Some of the polyps of Millepora complanata are dactylozooids with hair-like processes and stinging cells that detect the presence of zooplankton and help entrap it. The nematocyst in the dactylozooid is discharged and injects venom into the prey, all within three milliseconds. Other polyps are gastrozooids and their chief function is the ingestion of food for the colony. Copepods form the main part of the diet. The soft tissues of M. complanata contain zooxanthellae, symbiotic photosynthetic dinoflagellates. These provide much of the organic carbon needed by the fire coral. The M. complanata can feed during both day and night, but tend to feed mostly at night.

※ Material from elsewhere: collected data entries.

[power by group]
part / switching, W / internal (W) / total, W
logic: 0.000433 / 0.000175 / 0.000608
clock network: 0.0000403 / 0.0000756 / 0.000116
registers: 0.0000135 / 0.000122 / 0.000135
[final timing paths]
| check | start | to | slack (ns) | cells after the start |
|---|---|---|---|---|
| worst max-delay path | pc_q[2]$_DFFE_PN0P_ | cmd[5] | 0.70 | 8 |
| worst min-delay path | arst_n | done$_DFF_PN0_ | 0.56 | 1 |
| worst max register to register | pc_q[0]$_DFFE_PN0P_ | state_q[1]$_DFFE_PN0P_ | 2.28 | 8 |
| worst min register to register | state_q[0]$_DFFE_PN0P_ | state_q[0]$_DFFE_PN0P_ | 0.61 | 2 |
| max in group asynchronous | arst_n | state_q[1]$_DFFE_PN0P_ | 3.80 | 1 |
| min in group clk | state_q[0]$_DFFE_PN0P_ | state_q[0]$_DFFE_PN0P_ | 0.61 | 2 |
==> src/hw/rtl/ycrgb_pkg.sv <==
package ycrgb_pkg;

    // Fixed-point formats
    localparam int COEF_FRACTION_BITS    = 10;
    localparam int CHANNEL_FRACTION_BITS = 8;
    localparam int MAX_PIXELS_LOG2       = 20;

    // Field and word widths
    localparam int CMD_W      = 2;
    localparam int BYTE_W     = 8;
    localparam int WORD_W     = 32;
    localparam int CH_W       = BYTE_W + CHANNEL_FRACTION_BITS;
    localparam int SUM_W      = BYTE_W + CHANNEL_FRACTION_BITS + MAX_PIXELS_LOG2;
    localparam int PC_W       = MAX_PIXELS_LOG2 + 1;
    localparam int CFG_DATA_W = PC_W;
    localparam int CFG_IDX_W  = 1;
    localparam int CNT_W      = $clog2(SUM_W);
    localparam int CF_W       = COEF_FRACTION_BITS + 3;
    localparam int RAW_W      = CF_W + 11;

    // Commands and result kinds
    typedef logic [CMD_W-1:0] t_cmd;
    localparam t_cmd CMD_PIXEL  = 2'd0;
    localparam t_cmd CMD_REPORT = 2'd1;
    localparam t_cmd CMD_CLEAR  = 2'd2;

    // Register indexes
    localparam logic [CFG_IDX_W-1:0] REG_STANDARD    = 1'b0;
    localparam logic [CFG_IDX_W-1:0] REG_PIXEL_COUNT = 1'b1;

    // Q2.n coefficients, rounded half up from their decimal values
    localparam int COEF_ONE = 2 ** COEF_FRACTION_BITS;
    localparam logic signed [CF_W-1:0] K_LUMA    = CF_W'((1164 * COEF_ONE + 500) / 1000);
    localparam logic signed [CF_W-1:0] K_SD_CR_R = CF_W'((1596 * COEF_ONE + 500) / 1000);
    localparam logic signed [CF_W-1:0] K_SD_CR_G = CF_W'((813 * COEF_ONE + 500) / 1000);
    localparam logic signed [CF_W-1:0] K_SD_CB_G = CF_W'((391 * COEF_ONE + 500) / 1000);
    localparam logic signed [CF_W-1:0] K_SD_CB_B = CF_W'((2018 * COEF_ONE + 500) / 1000);
    localparam logic signed [CF_W-1:0] K_HD_CR_R = CF_W'((1793 * COEF_ONE + 500) / 1000);
    localparam logic signed [CF_W-1:0] K_HD_CR_G = CF_W'((534 * COEF_ONE + 500) / 1000);
    localparam logic signed [CF_W-1:0] K_HD_CB_G = CF_W'((213 * COEF_ONE + 500) / 1000);
    localparam logic signed [CF_W-1:0] K_HD_CB_B = CF_W'((2115 * COEF_ONE + 500) / 1000);

    // Controller to datapath commands
    typedef struct packed {
        logic load_in;
        logic mult;
        logic accum;
        logic clear;
        logic div_load;
        logic div_step;
        logic mean_store;
        logic out_load;
    } t_dp_ctl;

endpackage
File: src/rtl/smau_pkg.sv
// Package for the small matrix arithmetic unit: request and operation codes,
// the queue entry type, the sequencer states and the saturation helper.
// No dependencies; every other file of the block but smau_ram imports it.
`default_nettype none

package smau_pkg;

    // Field widths fixed by the interface.
    localparam int DATA_W  = 32;
    localparam int DIM_W   = 4;
    localparam int IDX_W   = 3;
    // Accumulator width: eight 64-bit products plus sign headroom.
    localparam int WIDE_W  = 67;
    localparam int QUEUE_DEPTH = 2;

    // Request codes.
    localparam logic [1:0] REQ_LOAD_A = 2'd0;
    localparam logic [1:0] REQ_LOAD_B = 2'd1;
    localparam logic [1:0] REQ_COMP   = 2'd2;

    // Operation codes.
    localparam logic [2:0] OP_ADD   = 3'd0;
    localparam logic [2:0] OP_SUB   = 3'd1;
    localparam logic [2:0] OP_MUL   = 3'd2;
    localparam logic [2:0] OP_SCALE = 3'd3;
    localparam logic [2:0] OP_INV   = 3'd4;

    // Configuration register indexes.
    localparam logic [1:0] REG_NUM_ROWS  = 2'd0;
    localparam logic [1:0] REG_INNER_DIM = 2'd1;
    localparam logic [1:0] REG_NUM_COLS  = 2'd2;

    typedef enum logic [1:0] {
        K_LOAD_A,
        K_LOAD_B,
        K_COMP
    } t_kind;

    // One classified item waiting for the execution side.
    typedef struct packed {
        t_kind                     kind;
        logic [2:0]                op;
        logic [IDX_W-1:0]          row;
        logic [IDX_W-1:0]          col;
        logic signed [DATA_W-1:0]  value;
    } t_qent;

    typedef enum logic [3:0] {
        ST_IDLE,
        ST_READ,
        ST_EXEC,
        ST_ACC,
        ST_EMIT,
        ST_IREAD,
        ST_ICAP,
        ST_DET0,
        ST_DET1,
        ST_DET2,
        ST_IINIT,
        ST_DIV,
        ST_IEMIT
    } t_state;

    // Saturate a wide value to 32 bits; the top bit of the result is the
    // overflow flag.
    function automatic logic [DATA_W:0] f_sat32(input logic signed [WIDE_W-1:0] v);
        if (v > $signed({{(WIDE_W-DATA_W){1'b0}}, 32'h7FFF_FFFF})) begin
            return {1'b1, 32'h7FFF_FFFF};
        end else if (v < $signed({{(WIDE_W-DATA_W){1'b1}}, 32'h8000_0000})) begin
            return {1'b1, 32'h8000_0000};
        end else begin
            return {1'b0, v[DATA_W-1:0]};
        end
    endfunction

endpackage

`default_nettype wire

File: src/rtl/smau_front.sv
// Front end of the matrix unit: accepts items, drops those that do nothing,
// and queues the rest for the execution side. Depends on smau_pkg.
`default_nettype none

module smau_front import smau_pkg::*; #(
    parameter int MAX_DIM = 8
) (
    input  wire logic                     i_clk,
    input  wire logic                     i_rst_n,
    input  wire logic                     i_in_valid,
    output logic                          o_in_ready,
    input  wire logic [1:0]               i_req_type,
    input  wire logic [IDX_W-1:0]         i_elem_row,
    input  wire logic [IDX_W-1:0]         i_elem_col,
    input  wire logic signed [DATA_W-1:0] i_elem_value,
    input  wire logic [2:0]               i_op_code,
    input  wire logic signed [DATA_W-1:0] i_scale_factor,
    output logic                          o_q_valid,
    output t_qent                         o_q_ent,
    input  wire logic                     i_q_pop
);

    localparam int PTR_W = $clog2(QUEUE_DEPTH);
    localparam int CNT_W = $clog2(QUEUE_DEPTH + 1);

    t_qent             r_ent [QUEUE_DEPTH];
    logic [PTR_W-1:0]  r_wptr;
    logic [PTR_W-1:0]  r_rptr;
    logic [CNT_W-1:0]  r_cnt;
    logic              w_keep;
    logic              w_push;
    logic              w_pop;
    t_qent             w_ent;

    // Classify the item: in-range loads and known computes are kept.
    always_comb begin
        w_keep = 1'b0;
        w_ent.kind  = K_COMP;
        w_ent.op    = i_op_code;
        w_ent.row   = i_elem_row;
        w_ent.col   = i_elem_col;
        w_ent.value = i_elem_value;
        priority if (i_req_type == REQ_LOAD_A || i_req_type == REQ_LOAD_B) begin
            w_ent.kind = (i_req_type == REQ_LOAD_A) ? K_LOAD_A : K_LOAD_B;
            w_keep = (32'(i_elem_row) < MAX_DIM) && (32'(i_elem_col) < MAX_DIM);
        end else if (i_req_type == REQ_COMP) begin
            w_ent.value = i_scale_factor;
            w_keep = (i_op_code <= OP_INV);
        end else begin
            w_keep = 1'b0;
        end
    end

    assign o_in_ready = (r_cnt != CNT_W'(QUEUE_DEPTH));
    assign w_push     = i_in_valid && o_in_ready && w_keep;
    assign o_q_valid  = (r_cnt != '0);
    assign w_pop      = i_q_pop && o_q_valid;
    assign o_q_ent    = r_ent[r_rptr];

    // Queue pointers and fill count.
    always_ff @(posedge i_clk) begin
        if (!i_rst_n) begin
            r_wptr <= '0;
            r_rptr <= '0;
            r_cnt  <= '0;
        end else begin
            if (w_push) begin
                r_wptr <= PTR_W'((32'(r_wptr) + 1) % QUEUE_DEPTH);
            end
            if (w_pop) begin
                r_rptr <= PTR_W'((32'(r_rptr) + 1) % QUEUE_DEPTH);
            end
            if (w_push && !w_pop) begin
                r_cnt <= r_cnt + CNT_W'(1);
            end else if (!w_push && w_pop) begin
                r_cnt <= r_cnt - CNT_W'(1);
            end
        end
    end

    // Queue storage.
    always_ff @(posedge i_clk) begin
        if (w_push) begin
            r_ent[r_wptr] <= w_ent;
        end
    end

endmodule

`default_nettype wire

File: config.mk
export PLATFORM = sky130hd
export DESIGN_NAME = smau_front
export DESIGN_NICKNAME = d
export VERILOG_FILES = /design/src/rtl/smau_pkg.sv /design/src/rtl/smau_front.sv
export SDC_FILE = /design/constraint.sdc
export NUM_CORES = 1
export LEC_CHECK = 0
export BUFFER_PORTS_ARGS = -buffer_cell sky130_fd_sc_hd__buf_2
export CAP_MARGIN = 20
export CORE_AREA = 2 2 109 111
export DETAILED_ROUTE_END_ITERATION = 6
export DIE_AREA = 0 0 111 113
export PLACE_DENSITY = 0.59
export SLEW_MARGIN = 40
export SYNTH_ARGS = -nofsm -noshare
export SYNTH_HDL_FRONTEND = slang
export SYNTH_SLANG_ARGS = --single-unit
File: constraint.sdc
create_clock -name i_clk -period 4.7 [get_ports i_clk]
set_input_delay 0.94 -clock i_clk [delete_from_list [all_inputs] [get_ports i_clk]]
set_output_delay 0.94 -clock i_clk [all_outputs]
set_load 0.1 [all_outputs]
; ---- Word level (Yosys, flattened, before mapping)
; Memories as Yosys holds them, arrays and structs flattened. A register that Yosys moved wholly into a read port is not among the register bits.
; Cells that the tools add are included.
; W data, S select, Z words.
[totals]
ram_bits = 86
elab_cells = 35
in_bits = 79
memories = 1
reg_bits = 4
output_inout_bits = 45
[classes]
n_mux = 12
magnitude_cmp = 1
addsub = 4
n_reduce_logical = 11
n_eq_ne = 3
[mem_list]
columns = memory, words, width, rd, rd_ports_with_merged_regs, wr, line_no
row1 = r_ent, 2, 43, 1, 1, 1, smau_front.sv:26  ; t_qent r_ent [QUEUE_DEPTH];
[op_table]
columns = operator, count
row1 = $mux W32, 2
row2 = $mux W1, 7
row3 = $mux W2, 3
row4 = $logic_and A1 B1 Y1, 5
row5 = $reduce_bool A2 Y1, 2
row6 = $le A3 B3 Y1 const B, 1
row7 = $add A1 B1 Y1 const B, 2
row8 = $add A2 B1 Y2 const B, 1
row9 = $eq A2 B1 Y1 const B, 1
row10 = $eq A2 B2 Y1 const B, 1
row11 = $logic_not A1 Y1, 2
row12 = $logic_not A2 Y1, 1
row13 = $ne A2 B2 Y1 const B, 1
row14 = $sub A2 B1 Y2 const B, 1
row15 = $logic_or A1 B1 Y1, 1

; ---- Depth between registers and ports, before layout
; Gate-level depths: netlist of the first run.
[logic_depth]
ltp_word = 8
mapped_depth = 6
depth_no_buf = 6

; ---- Least setup slack after synthesis of the first run
; No wires, ideal clock.
[synth_path]
path_kind = flip-flop to flip-flop
from = register r_cnt[0]
to = memory r_ent[0][0] (netlist bit), enable pin
path_buffers = 0
arrival_ns = 3.479
setup_slack_ns = 0.772
setup_time_ns = 0.448
required_ns = 4.252
synth_period_minus_slack_ns = 3.928
path_stages_with_launch = 4
cell_sequence = dfxtp_1 nand2b_1 o211a_1 nor2b_1
[synth_between]
elab_chain_cells = 5
[synth_rtl]
columns = item, line_no
row1 = "start, declared", smau_front.sv:29  ; logic [CNT_W-1:0] r_cnt;
row2 = "start signal, assigned", smau_front.sv:74  ; r_cnt <= r_cnt + CNT_W'(1);
row3 = "start signal, assigned", smau_front.sv:76  ; r_cnt <= r_cnt - CNT_W'(1);
row4 = $ne A2 B2 Y1, smau_front.sv:54  ; assign o_in_ready = (r_cnt != CNT_W'(QUEUE_DEPTH));
row5 = net o_in_ready, smau_front.sv:11  ; output logic o_in_ready,
row6 = $logic_and A1 B1 Y1 (2 in series), smau_front.sv:55  ; assign w_push = i_in_valid && o_in_ready && w_keep;
row7 = net w_push, smau_front.sv:31  ; logic w_push;
row8 = $mux W1, smau_front.sv:83  ; if (w_push) begin
row9 = $mux W1 (not written as such), smau_front.sv:84  ; r_ent[r_wptr] <= w_ent;
row10 = "end, declared", smau_front.sv:26
; The timed path passes the listed nets, and every way through them passes these cells.

==> results of run 1 <==
layout make-up:
| type | count | area, µm² |
|---|---|---|
| fillers | 1039 | 6290 |
| flip-flops and latches | 91 | 2690 |
| multi-input cells | 98 | 1140 |
| repair buffers | 126 | 658 |
| clock buffers | 11 | 243 |
| well taps | 143 | 179 |
| clock inverters | 5 | 77.6 |
power groups by stage:
stage | Clock, mW | Sequential [mW] | Combinational [mW]
after global placement | 0 | 1.09 | 1.29
after floorplan | 0 | 1.03 | 1.16
after CTS | 0.772 | 1.07 | 1.29
final | 0.754 | 1.07 | 1.28
after global routing | 0.801 | 1.08 | 1.33
after detailed placement | 0 | 1.09 | 1.29
synthesized netlist by cell type, types with 2 or more instances:
master | instances | area share (%)
and2_1 | 4 | 0.64
buf_12 | 2 | 1.0
buf_2 | 5 | 0.64
dfxtp_1 | 5 | 2.6
edfxtp_1 | 86 | 66
mux2_2 | 45 | 13
mux2_4 | 30 | 12
nand2b_1 | 2 | 0.32
nor2b_1 | 2 | 0.32
o21ai_0 | 2 | 0.26
xnor2_1 | 2 | 0.45
routing by layer:
metal  GRT usage (%)  share of wire (%)  wire, µm
met1            13.2                 43      2910
met2            17.4                 48      3240
met3            2.84                6.2       417
met4            6.00                2.1       142
met5               0                  0         0
how the worst max path moves through the flow:
stage                       start     endpoint  slack [ns]  cells after the start
finish                       flop  o_q_ent[42]        1.95                      2
global route                 flop  o_q_ent[42]        1.84                      2
CTS                          flop  o_q_ent[42]        1.90                      2
detailed placement  i_req_type[0]  r_ent[0][4]        1.77                      5
global placement    i_req_type[0]  r_ent[0][2]        1.81                      5
floorplan                r_cnt[0]  r_ent[0][0]        0.77                      3
tightest hold or removal path, delay by kind of cell (launching register included):
family,cells,cell delay (ns)
compound gates,2,0.14
flops,1,0.34
sequential cells by signal (all words and copies together), names as in the netlist, named ones only:
| register | flops |
|---|---|
| r_wptr | 1 |
| r_ent | 86 |
| r_rptr | 1 |
| r_cnt | 2 |
metrics by stage:
stage / power, mW / hold slack (ns) / instance area, µm²
global placement: 2.37 / 0.498 / 4630
CTS: 3.14 / 0.526 / 4980
detailed placement: 2.38 / 0.517 / 4660
floorplan: 2.19 / 0.451 / 3900
finish: 3.10 / 0.521 / 4980
global route: 3.21 / 0.559 / 4980
cells by family after synthesis:
family / count (synthesis) / share of synthesized area, %
DFF: 91 / 68.7
and+or+nand+nor: 13 / 2.05
adders and majority gates: 1 / 0.321
AOI/OAI and AO/OA: 5 / 0.834
buffers and inverters: 10 / 2.60
xor gates and xnor gates: 3 / 0.673
muxes: 76 / 24.8
==> impl_metrics.tcl, run 1 <==
set metrics [dict create \
    worst_path_slowest_cell "dfxtp_4" \
    drt.antenna.violating_nets 0 \
    min-delay-start "r_cnt[1]" \
    vias_per_cell 4.43 \
    worst_skew_pair.late_latency_ns 0.33 \
    drive_above_1_share_pct 67.1 \
    initial_utilization_pct 34.6 \
    syn_nets 279 \
    layout_min_cycle_time_ns 2.75 \
    maximum_number_of_pins_on_one_net_before_global_route_repair 44 \
    timing_worst_slew_pin_value_ns 0.621 \
    placementRows 39 \
    layout.cells.most_common "buf_2" \
    switchingPower_mw 1.35 \
    fin_tns_setup_ns 0 \
    final-max-slew-violation-count 0 \
    pwr-share-comb_pct 41.3 \
    cp_max_fo 43 \
    outcome "completed" \
    worst_path_dominant_cell_family "flip-flops" \
    placed_cells 458 \
    vias_in_the_first_global_route 2161 \
    core_um2 11300 \
    layout.core_utilization_pct 44.2 \
    tritoncts.num_buffers 9 \
    cellPowerDensity_nw_per_um2 623 \
    postSynthCellCount 199 \
    reg2reg_from "r_cnt[0]" \
    leakagePower_nw 1.97 \
    swShare_pct 43.6 \
    hp-class "flop to flop" \
    synth_edf_count 86 \
    drc_errors 0 \
    worst_hold_path.num_cells 2 \
    die_height_um 113 \
    setup_viol 0 \
    cts_setup_buffers 0 \
    dp_slack_ns 1.77 \
    synth_area_um2 3900 \
    worst_hold_path.endpoint "r_cnt[1]" \
    postCtsResizedCells 0 \
    yosys_warnings 0 \
    drt_pass1_iterations 4 \
    critical_path.startpoint_type "flop" \
    clock.fmax_ghz 0.364 \
    cts_tree "done" \
    ctsLongestPathBuffers 2 \
    hold_buffers 0 \
    rr_worst_depth 4 \
    critical_path_buf_inv_count 1 \
    post_detailed_routing_wire_length_um 6720 \
    async_reset_ff_share_pct 0 \
    max_slew_margin_pct 58.5 \
    worst_ep_arrival_time_ns 1.81 \
    first_pass_grt_wire_length_um 10200 \
    h-tree-depth 3 \
    postLayoutSetupSlackWorst_ns 1.95 \
    synth_seq_cells 91 \
    peakVddDrop_v 0.000397 \
    root_buffer "clkbuf_16" \
    internal-power_mw 1.75 \
    die_area_um2 12500 \
    critPathRequiredTime_ns 3.76 \
    layoutNonFillerInstCount 474 \
    p_seq_share_pct 34.4 \
    setup_repair_after_global_routing_missed_its_margin "false" \
    syn-mean-instance-area_um2 19.6 \
    setup.worst_path.end_class "primary output" \
    final.period_utilization_pct 58.5 \
    timing.setup.critical_path_class "flop to primary output" \
    die_width_um 111 \
    crit_path_max_incr_delay_ns 0.72 \
    r2r_end "r_ent[0][4]" \
    power.clock.fraction_pct 24.3 \
    proportion_of_synthesized_chip_area_in_sequential_cells_pct 68.7 \
    insertedDiodeCount 0 \
    place.port_buffers 123 \
    worst-r2r-setup-slack_ns 2.52 \
    grt_use_total_pct 10.8 \
    yosys.cell_types.count 25 \
    flow.area_growth_from_synthesis_pct 27.6 \
    finalNetCount 406 \
    synth_ff_type "edfxtp_1" \
    detail_route.iter0.violations 45 \
    path_cells "mux2_2, buf_2" \
    cts.sink_count 91 \
    io_pins 124 \
    dr_total_vias 2102 \
    place_congestion 0.709 \
    drv.max_cap_violation_count 0 \
    antenna_found_initial 0 \
    clkSlewWorstSetupHoldPaths_ns 0.06 \
    highest_count_cells_in_the_layout_ignoring_fill_and_taps "buf_2 (123), edfxtp_1 (86), mux2_2 (45), mux2_4 (30), clkbuf_16 (9)" \
    timing.final.hold_violations 0 \
    grt_overflow 0 \
    fin_worst_skew_ns 0.00928 \
    dp_hpwl_um 4590 \
    wire_per_inst_um 14.2 \
]
(Power assumes the default switching activity.)
==> run 2, diff against run 1 <==
--- a/config.mk
+++ b/config.mk
@@ -10,7 +10,7 @@
 export CORE_AREA = 2 2 109 111
 export DETAILED_ROUTE_END_ITERATION = 6
 export DIE_AREA = 0 0 111 113
-export PLACE_DENSITY = 0.59
+export PLACE_DENSITY = 0.61
 export SLEW_MARGIN = 40
 export SYNTH_ARGS = -nofsm -noshare
 export SYNTH_HDL_FRONTEND = slang
==> constraint.sdc (replaced) <==
create_clock -name i_clk -period 2.35 [get_ports i_clk]
set_input_delay 0.47 -clock i_clk [delete_from_list [all_inputs] [get_ports i_clk]]
set_output_delay 0.47 -clock i_clk [all_outputs]
set_load 0.1 [all_outputs]
==> impl_metrics.tcl, run 2 (synthesized netlist as in run 1, its figures left out) <==
set metrics [dict create \
    outcome "completed" \
    io_pins 124 \
    layout.cells.most_common "buf_2" \
    setup.worst_path.end_class "primary output" \
    critPathRequiredTime_ns 1.88 \
    place_area_um2 4700 \
    grtUsageMet1_pct 12.9 \
    grt_overflow 0 \
    sum_of_internal_switching_and_leakage_power_mw 6.22 \
    cp_max_fo 22 \
    reg_top3 "r_ent: 86 flops, r_cnt: 2 flops" \
    wire_per_inst_um 14.4 \
    dp_hpwl_um 4730 \
    swShare_pct 43.6 \
    power.clock.fraction_pct 23.9 \
    fin_tns_setup_ns 0 \
    ctsLongestPathBuffers 2 \
    hold_ws_ns 0.328 \
    cts.sink_count 91 \
    cellPowerDensity_nw_per_um2 1240 \
    final_design_area_no_fill_um2 5010 \
    post_detailed_routing_wire_length_um 6910 \
    h-tree-depth 3 \
    peakVddDrop_v 0.000718 \
    pwr-share-comb_pct 43.4 \
    worst_ep_arrival_time_ns 1.62 \
    largest_reg_flops 86 \
    hp-class "primary input to flop" \
    max_slew_margin_pct 65.1 \
    highest_count_cells_in_the_layout_ignoring_fill_and_taps "buf_2 (123), edfxtp_1 (86), mux2_2 (45), mux2_4 (30), clkbuf_16 (9)" \
    drive_above_1_share_pct 67.3 \
    cts_setup_buffers 0 \
    tritoncts.num_buffers 9 \
    placementRows 39 \
    critical_path.startpoint_type "flop" \
    regMostFlops "r_ent" \
    p_seq_share_pct 32.7 \
    leakagePower_nw 1.98 \
    cts_tree "done" \
    finalNetCount 411 \
    hold_buffers 0 \
    setup_viol 0 \
    globalRouteMet3Util_pct 2.89 \
    drv.max_cap_violation_count 0 \
    detail_route.iter0.violations 55 \
    timing.final.hold_violations 0 \
    groute.layer.met2.usage_pct 18.9 \
    final.period_utilization_pct 88.9 \
    die_height_um 113 \
    flow.area_growth_from_synthesis_pct 28.4 \
    grt.busiest_layer "met2" \
    die_width_um 111 \
    core_um2 11300 \
    place_congestion 0.690 \
    root_buffer "clkbuf_16" \
    maximum_number_of_pins_on_one_net_before_global_route_repair 36 \
    drt_pass1_iterations 4 \
    first_pass_grt_wire_length_um 10600 \
    worst_skew_pair.late_latency_ns 0.33 \
    grt_use_total_pct 11.0 \
    drc_errors 0 \
    timing_worst_slew_pin_value_ns 0.527 \
    antenna_found_initial 0 \
    place.port_buffers 123 \
    drt.antenna.violating_nets 0 \
    vias_per_cell 4.46 \
    fin_worst_skew_ns 0.00806 \
    initial_utilization_pct 34.6 \
    layout_min_cycle_time_ns 2.09 \
    switchingPower_mw 2.71 \
    insertedDiodeCount 0 \
    timing.setup.critical_path_class "flop to primary output" \
    setup_repair_after_global_routing_missed_its_margin "false" \
    clock.fmax_ghz 0.479 \
    die_area_um2 12500 \
    vias_in_the_first_global_route 2189 \
    postCtsResizedCells 0 \
    internal-power_mw 3.51 \
    final-max-slew-violation-count 0 \
    dr_total_vias 2134 \
    clkSlewWorstSetupHoldPaths_ns 0.06 \
]
run 2: changes by cell type in the layout (fill, tap and decap cells not counted), sizes merged:
cell	delta
buf	+5
clkinv	-2
clkinvlp	+1
clkbuf	+1
run 2: worst paths after layout:
path / start / end / slack (ns) / depth (start not counted)
setup / recovery: flop / o_q_ent[23] / 0.26 / 3
hold / removal: i_elem_col[1] / r_ent[0][33] / 0.33 / 1
setup reg to reg: r_cnt[0] / r_ent[1][17] / 0.70 / 4
hold reg to reg: r_wptr / r_wptr / 0.52 / 2
run 2: worst max-delay path, stage by stage (launching register included):
cell and delay (ns):
dfxtp_2 0.32, buf_4 0.28, mux2_2 0.39, buf_2 0.29
run 2: final cells by class:
cell class,count,area (µm²)
fill,1028,6260
sequential,91,2680
multi-input combinational,98,1140
timing repair buffer,131,701
clock buffer,12,236
tap,143,179
clock inverter,4,75.1
run 2: power groups by stage:
| stage | Sequential [mW] | Combinational [mW] | Clock [mW] |
|---|---|---|---|
| floorplan | 2.06 | 2.32 | 0 |
| global placement | 2.06 | 2.72 | 0 |
| detailed placement | 2.07 | 2.73 | 0 |
| CTS | 2.04 | 2.73 | 1.53 |
| global route | 2.05 | 2.80 | 1.59 |
| finish | 2.03 | 2.70 | 1.48 |
run 2: routing by layer:
| layer | up-vias | part of all wire, % |
|---|---|---|
| li1 | 1032 | - |
| met1 | 1024 | 42 |
| met2 | 68 | 51 |
| met3 | 10 | 5.6 |
| met4 | 0 | 1.5 |
| met5 | - | 0 |
run 2: stage by stage:
step,instances,util (%),setup slack [ns]
global route,479,44.5,0.194
floorplan,199,-,0.0607
detailed placement,463,41.7,0.430
CTS,479,44.5,0.224
finish,479,44.5,0.261
global placement,463,41.7,0.473
**config.mk**
```make
export PLATFORM = sky130hd
export DESIGN_NAME = config_table_command_port_unit
export DESIGN_NICKNAME = d
export VERILOG_FILES = /design/src/ctcp_pkg.sv /design/src/ctcp_mem.sv /design/src/ctcp_ctrl.sv /design/src/ctcp_out.sv /design/src/config_table_command_port_unit.sv
export SDC_FILE = /design/constraint.sdc
export NUM_CORES = 1
export LEC_CHECK = 0
export BUFFER_PORTS_ARGS = -buffer_cell sky130_fd_sc_hd__buf_4
export CAP_MARGIN = 20
export CORE_UTILIZATION = 66
export DETAILED_ROUTE_END_ITERATION = 8
export GPL_ROUTABILITY_DRIVEN = 0
export PLACE_DENSITY = 0.83
export SLEW_MARGIN = 10
export SYNTH_ARGS = -nofsm -noshare
export SYNTH_HDL_FRONTEND = slang
export SYNTH_SLANG_ARGS = --single-unit
```
**constraint.sdc**
```tcl
create_clock -name i_clk -period 5.8 [get_ports i_clk]
set_input_delay 0.29 -clock i_clk [delete_from_list [all_inputs] [get_ports i_clk]]
set_output_delay 0.29 -clock i_clk [all_outputs]
set_load 0.05 [all_outputs]
```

The reproduction of fire corals is complex and involves an alternation of asexual and sexual generations. The encrusting parts of the coral expand by the growth of stolons, and the edges of blades expand by sympodial growth. Sexual reproduction involves a sessile polyploid stage and the budding off of planktonic medusae. Broken off fragments of coral blades can successfully reattach to the substrate and M. complanata is one of the first coral species to recolonise damaged reefs.

Millepora complanata is susceptible to coral bleaching, a process by which stressed corals expel their zooxanthellae and turn white. In a mass bleaching event in the Caribbean in 1998 caused by thermal stress, both M. complanata and the closely related Millepora alcicornis were affected but M. alcicornis more severely so. Many colonies were killed but some, especially colonies of M. complanata, recovered and regained their colour over the course of a few months.